● Exercise objective
From the entries below, gather every line containing the string "Contents".
★ ★ ★
[src/rtl/cic_integrator_bank_pkg.sv]
// Shared CIC helpers: width arithmetic used when sizing integrator banks.
package cic_pkg;

  // Ceiling log2; returns 0 for values of 0 or 1.
  function automatic int clog2(input int value);
    int result;
    int remaining;
    result    = 0;
    remaining = value - 1;
    while (remaining > 0) begin
      result++;
      remaining = remaining >> 1;
    end
    return result;
  endfunction

  // Hogenauer register growth: full-precision width of an N-stage CIC
  // with decimation R and differential delay M.
  function automatic int cic_out_width(input int iw, input int n, input int r, input int m);
    return iw + n * clog2(r * m);
  endfunction

  // Channel-index width; a single-channel bank still carries a 1-bit tag.
  function automatic int chan_width(input int c);
    return (c > 1) ? clog2(c) : 1;
  endfunction

  localparam int CIC_MIN_CHAN_WIDTH = 1;

endpackage

[src/rtl/cic_integrator_stage.sv]
// One integrator stage shared by C time-multiplexed channels. Each channel
// owns a wrapping OW-bit accumulator; the stage output is the freshly updated
// accumulator together with the channel tag and valid that produced it.
module cic_integrator_stage
  import cic_pkg::*;
#(
  parameter int OW = 5,
  parameter int C  = 1,
  parameter int CW = 1
) (
  input  logic          i_clk,
  input  logic          i_reset,
  input  logic          i_clear,
  input  logic          i_valid,
  input  logic [CW-1:0] i_chan,
  input  logic [OW-1:0] i_data,
  output logic          o_valid,
  output logic [CW-1:0] o_chan,
  output logic [OW-1:0] o_data
);

  logic [OW-1:0] r_acc [C];
  logic          r_valid;
  logic [CW-1:0] r_chan;
  logic [OW-1:0] r_data;
  logic [OW-1:0] w_accSel;
  logic [OW-1:0] w_sum;

  // Pick the accumulator belonging to the incoming sample's channel.
  always_comb begin
    w_accSel = '0;
    for (int c = 0; c < C; c++) begin
      if (i_chan == CW'(c)) begin
        w_accSel = r_acc[c];
      end
    end
  end

  assign w_sum = w_accSel + i_data;

  // Accumulate per channel and register the result; clear zeroes every
  // accumulator but lets a sample already in this stage pass through.
  always_ff @(posedge i_clk) begin
    if (i_reset) begin
      for (int c = 0; c < C; c++) begin
        r_acc[c] <= '0;
      end
      r_valid <= 1'b0;
      r_chan  <= '0;
      r_data  <= '0;
    end else begin
      r_valid <= i_valid;
      if (i_valid) begin
        r_chan <= i_chan;
        r_data <= w_sum;
      end
      for (int c = 0; c < C; c++) begin
        if (i_clear) begin
          r_acc[c] <= '0;
        end else if (i_valid && (i_chan == CW'(c))) begin
          r_acc[c] <= w_sum;
        end
      end
    end
  end

  assign o_valid = r_valid;
  assign o_chan  = r_chan;
  assign o_data  = r_data;

endmodule

[src/rtl/cic_integrator_bank.sv]
// N cascaded CIC integrators over C time-multiplexed channels. The top
// sign-extends the input, filters out-of-range channel tags (pulsing o_drop)
// and chains N registered stages, giving an N-cycle latency.
module cic_integrator_bank
  import cic_pkg::*;
#(
  parameter int IW = 2,
  parameter int OW = 5,
  parameter int N  = 3,
  parameter int C  = 1,
  parameter int CW = 1
) (
  input  logic          i_clk,
  input  logic          i_reset,
  input  logic          i_clear,
  input  logic          i_valid,
  input  logic [CW-1:0] i_chan,
  input  logic [IW-1:0] i_data,
  output logic          o_valid,
  output logic [CW-1:0] o_chan,
  output logic [OW-1:0] o_data,
  output logic          o_drop
);

  localparam logic [CW:0] CHAN_LIMIT = (CW + 1)'(C);

  logic          w_chanOk;
  logic          w_accept;
  logic [OW-1:0] w_dataExt;
  logic          w_valid [N+1];
  logic [CW-1:0] w_chan  [N+1];
  logic [OW-1:0] w_data  [N+1];
  logic          r_drop;

  assign w_chanOk  = ({1'b0, i_chan} < CHAN_LIMIT);
  assign w_accept  = i_valid && !i_clear && w_chanOk;
  assign w_dataExt = OW'($signed(i_data));

  assign w_valid[0] = w_accept;
  assign w_chan[0]  = i_chan;
  assign w_data[0]  = w_dataExt;

  // Flag a sample rejected for carrying a channel tag beyond the bank.
  always_ff @(posedge i_clk) begin
    if (i_reset) begin
      r_drop <= 1'b0;
    end else begin
      r_drop <= i_valid && !i_clear && !w_chanOk;
    end
  end

  for (genvar k = 0; k < N; k++) begin : gStage
    cic_integrator_stage #(
      .OW (OW),
      .C  (C),
      .CW (CW)
    ) uStage (
      .i_clk   (i_clk),
      .i_reset (i_reset),
      .i_clear (i_clear),
      .i_valid (w_valid[k]),
      .i_chan  (w_chan[k]),
      .i_data  (w_data[k]),
      .o_valid (w_valid[k+1]),
      .o_chan  (w_chan[k+1]),
      .o_data  (w_data[k+1])
    );
  end

  assign o_valid = w_valid[N];
  assign o_chan  = w_chan[N];
  assign o_data  = w_data[N];
  assign o_drop  = r_drop;

endmodule

[config.mk]
export PLATFORM = sky130hd
export DESIGN_NAME = cic_integrator_bank
export DESIGN_NICKNAME = d
export VERILOG_FILES = /design/src/rtl/cic_integrator_bank_pkg.sv /design/src/rtl/cic_integrator_stage.sv /design/src/rtl/cic_integrator_bank.sv
export SDC_FILE = /design/constraint.sdc
export NUM_CORES = 1
export LEC_CHECK = 0
export CORE_ASPECT_RATIO = 0.8
export CORE_UTILIZATION = 51
export CTS_BUF_LIST = sky130_fd_sc_hd__clkbuf_16
export CTS_CLUSTER_DIAMETER = 60
export DETAILED_ROUTE_END_ITERATION = 6
export GPL_TIMING_DRIVEN = 0
export PLACE_DENSITY = 0.81
export RECOVER_POWER = 25
export SETUP_SLACK_MARGIN = 0.02
export SYNTH_ARGS = -nofsm -noshare
export SYNTH_HDL_FRONTEND = slang
export SYNTH_SLANG_ARGS = --single-unit
[constraint.sdc]
create_clock -name i_clk -period 2 [get_ports i_clk]
set_input_delay 0.4 -clock i_clk [delete_from_list [all_inputs] [get_ports i_clk]]
set_output_delay 0.4 -clock i_clk [all_outputs]
set_load 0.03 [all_outputs]
==> impl_metrics.csv <==
group,metric,value,unit
clock_network,cts_inserted_buffers,5,
clock_network,ctsHoldBuffers,0,
setup_path,crit_path_max_incr_delay,380,ps
global_routing,grt_pass1_wl,6260,microns
hold_path,min_to,"gStage[0].uStage.o_data[0]$_SDFFE_PP0P_",
finish,areaGrowthSynthToFinish,21.4,%
power,pwr_density_cell,756,nW/um^2
yosys,synth_seq_cells,37,
route,ant_nets,0,
global_routing,grt_max_degree,13,
yosys,yosysTopAreaCell,"edfxtp_1",
yosys,synth.top_cells.by_area,"edfxtp_1, dfxtp_1, ha_1",
yosys,yosysTopAreaCellShare,0.239,
route,via_count,1352,
run_status,status,"completed",
route,first_pass_iters,4,
sta,worst_pin_slew,758,ps
placement,hpwl,2650,microns
setup_path,rr_worst_depth,8,
hold_path,holdPathStages,2,
yosys,synth.most_common_cell,"nor2_1",
floorplan,die_x,70.0,microns
clock_network,cts.sinks,37,
finish,nFillCells,255,
setup_path,critPathSlowestCell,"fa_2",
clock_network,clk_pin_slew,60,ps
yosys,ys_top_cells_by_count,"nor2_1, dfxtp_1, edfxtp_1, ha_1, inv_1",
clock_network,cts_tree,"done",
setup_path,path_buf_inv,1,
route,via_per_inst,5.50,
setup_path,crit_path_end_kind,"flop",
sta,max_freq,0.513,GHz
setup_path,crit_family,"adder cells",
sta,fin_crit_sh,0.975,
setup_path,cp.required,2030,ps
sta,finalSetupViolCount,0,
clock_network,root_buffer,"clkbuf_16",
sta,rsz0062_at_grt,"true",
hold_path,hp-start,"gStage[0].uStage.o_data[0]$_SDFFE_PP0P_",
floorplan,start_util,0.543,
floorplan,design.die.area,3940,sq um
clock_network,clkLatencyLatePin,280,ps
placement,postPlaceCellArea,2080,sq um
floorplan,core-area,3470,sq um
global_routing,grt_use_total,0.209,
global_routing,grt.overflow.total,0,
floorplan,die_h,56.4,microns
power,total_power,1.73,mW
sta,skew,4.74,ps
route,wirelength,3700,microns
finish,n_antenna_cell,0,
setup_path,worstReg2RegStart,"gStage[1].uStage.o_chan$_SDFFE_PP0P_",
clock_network,ctsHtreeMaxLevel,2,
setup_path,r2r_end,"gStage[2].uStage.r_acc[0][4]$_SDFFCE_PN0P_",
power,ir_drop,0.000635,V
yosys,synth_edf_count,15,
yosys,ys_seq_area_frac,0.473,
setup_path,start_kind,"flop",
sta,period_minus_slack,1950,ps
finish,final_nets,225,
clock_network,clockBufferDepth,2,
power,p_leak,0.924,nW
placement,io_buffer_count,14,
yosys,syn_nets,201,
yosys,yosysWarnings,0,
yosys,synth_flop_cell,"dfxtp_1",
setup_path,worstSetupPathType,"reg2reg",
sta,slew_headroom,0.489,
yosys,async_flop_share,0,
setup_path,critPathArrivalTime,1980,ps
finish,final_area,2290,sq um
setup_path,worstPathMaxFanout,5,
global_routing,grt_pass1_vias,1334,
sta,drv_slew,0,
yosys,netlist_area,1880,sq um
floorplan,io_pins,15,
placement,gp_congestion,0.819,
yosys,syn_inst,179,
finish,fin_util,0.659,
route,drtIter0Drc,55,
hold_path,hold_class,"reg2reg",
route,drc,0,
route,avgRoutedWirePerCell,15.0,microns
yosys,avgSynthCellArea,10.5,sq um
setup_path,cp_cell_sequence,"and2b_1 > ha_2 > inv_2 > fa_2 > nand2b_4 > a21oi_4 > xnor2_2 > nor2_1",
setup_path,r2r_slack,50,ps
run,drv_cap,0,
finish,drive_gt1_frac,0.167,
global_routing,antenna_found_initial,0,
floorplan,fp-row-count,19,
yosys,yosysUniqueCellTypes,37,
sta,finalSetupTns,0,ps
sta,hold_viol_final,0,
==> final cells by class <==
cell class / instances / area, sq um / share of cell area
repair buffers: 17 / 160 / 0.0700
inverters: 11 / 43.8 / 0.0191
clock inverters: 3 / 17.5 / 0.00765
plain buffers: 4 / 23.8 / 0.0104
flip-flops and latches: 37 / 896 / 0.391
well taps: 42 / 52.6 / 0.0230
multi-input cells: 127 / 970 / 0.424
clock buffers: 5 / 125 / 0.0547
==> cells in the final DEF (no fill, tap or decap), types with 6 or more instances in the layout <==
| master | instances |
|---|---|
| ha_1 | 10 |
| xnor2_1 | 7 |
| edfxtp_1 | 15 |
| nor2b_1 | 7 |
| nand2_1 | 7 |
| dfxtp_1 | 20 |
| inv_1 | 8 |
| clkdlybuf4s50_1 | 11 |
| mux2i_1 | 6 |
| nor2_1 | 29 |
==> worst max-delay path by stage <==
stage	startpoint	endpoint	slack, ps	cells past startpoint
floorplan	gStage[1].uStage.o_chan$_SDFFE_PP0P_	gStage[2].uStage.r_acc[0][4]$_SDFFCE_PN0P_	140	8
global placement	i_chan	gStage[0].uStage.r_acc[0][4]$_SDFFCE_PN0P_	-530	8
detailed placement	i_chan	gStage[0].uStage.r_acc[0][4]$_SDFFCE_PN0P_	-570	8
CTS	gStage[1].uStage.o_chan$_SDFFE_PP0P_	gStage[2].uStage.r_acc[0][4]$_SDFFCE_PN0P_	20	8
global route	gStage[0].uStage.o_chan$_SDFFE_PP0P_	gStage[1].uStage.r_acc[0][4]$_SDFFCE_PN0P_	-50	8
finish	gStage[1].uStage.o_chan$_SDFFE_PP0P_	gStage[2].uStage.r_acc[0][4]$_SDFFCE_PN0P_	50	8
==> registers in the layout, summed over array words and instances, names as in the netlist <==
register and count:
gStage.uStage.r_acc 15, gStage.uStage.o_valid 3, gStage.uStage.o_chan 3, gStage.uStage.o_data 15
o_drop 1
==> per-stage QoR <==
step           instances  worst slack (ps)  hold slack (ps)
2_1_floorplan        179               142              441
3_3_place_gp         235              -532              472
3_5_place_dp         235              -569              473
4_1_cts              243              23.7              480
5_1_grt              246             -50.8              492
6_report             246              49.2              480
==> where the power goes <==
part | internal [mW] | switching, mW | leakage [nW] | total, mW
Combinational | 0.0712 | 0.0939 | 0.505 | 0.165
Clock | 0.456 | 0.289 | 0.0712 | 0.745
Sequential | 0.809 | 0.0108 | 0.347 | 0.820
Total | 1.34 | 0.393 | 0.924 | 1.73
==> what timing repair did <==
action                     in CTS  in global routing
setup endpoints to repair       6                 18
pin swaps                       2                  5
hold endpoints to repair        0                  0
buffers inserted                0                  3
resized for setup               8                 13
==> per-layer routing <==
layer	vias up	GRT usage	wire, microns
li1	660	-	-
met3	6	0.0521	200
met1	658	0.275	1670
met5	-	0	0
met4	0	0.0914	48
met2	28	0.327	1780
==> worst register-to-register path, stage by stage (launching register included) <==
cell,delay (ps)
dfxtp_4,360
and2b_1,190
ha_2,190
inv_2,50
fa_2,380
nand2b_4,150
a21oi_4,160
xnor2_2,160
nor2_1,70
==> cells by family after synthesis <==
family                     Yosys count  share of synthesized area
AOI/OAI and AO/OA                   23                     0.0797
DFF                                 37                      0.473
muxes                                6                     0.0319
and+or+nand+nor                     71                      0.209
xor gates and xnor gates            12                     0.0598
adders and majority gates           15                      0.112
buffers and inverters               15                     0.0359
Note: power is estimated with default switching activity, not from simulation.
[src/rtl/fetch_pkg.sv]
// rtl/fetch_pkg.sv - shared fetch/decode types and widths
// Purpose: common field width and entry record used by fetch, the fetch/decode
//          queue and decode.
// Contents: W_data_arh (field width), fetch_entry_t {instruct, pc, spec}.
package fetch_pkg;

  localparam int W_data_arh = 32;

  typedef struct packed {
    logic [W_data_arh-1:0] instruct;
    logic [W_data_arh-1:0] pc;
    logic [W_data_arh-1:0] spec;
  } fetch_entry_t;

endpackage

[src/rtl/fdq_mem.sv]
// rtl/fdq_mem.sv - fetch/decode queue storage array
// Purpose: DEPTH x fetch_entry_t register array, one synchronous write port and
//          one asynchronous read port. Contents are not reset.
// Ports:
//   clock    in  rising-edge clock
//   wr_en    in  write strobe
//   wr_addr  in  write index
//   wr_data  in  entry to store
//   rd_addr  in  read index
//   rd_data  out entry at rd_addr (combinational)
module fdq_mem
  import fetch_pkg::*;
#(
  parameter int DEPTH = 4,
  localparam int W_ptr = $clog2(DEPTH)
) (
  input  logic               clock,
  input  logic               wr_en,
  input  logic [W_ptr-1:0]   wr_addr,
  input  fetch_entry_t       wr_data,
  input  logic [W_ptr-1:0]   rd_addr,
  output fetch_entry_t       rd_data
);

  fetch_entry_t mem [DEPTH];

  always_ff @(posedge clock) begin
    if (wr_en) begin
      mem[wr_addr] <= wr_data;
    end
  end

  assign rd_data = mem[rd_addr];

endmodule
★ ★ ★
● Exercise answer
// Contents: W_data_arh (field width), fetch_entry_t {instruct, pc, spec}.
//          one asynchronous read port. Contents are not reset.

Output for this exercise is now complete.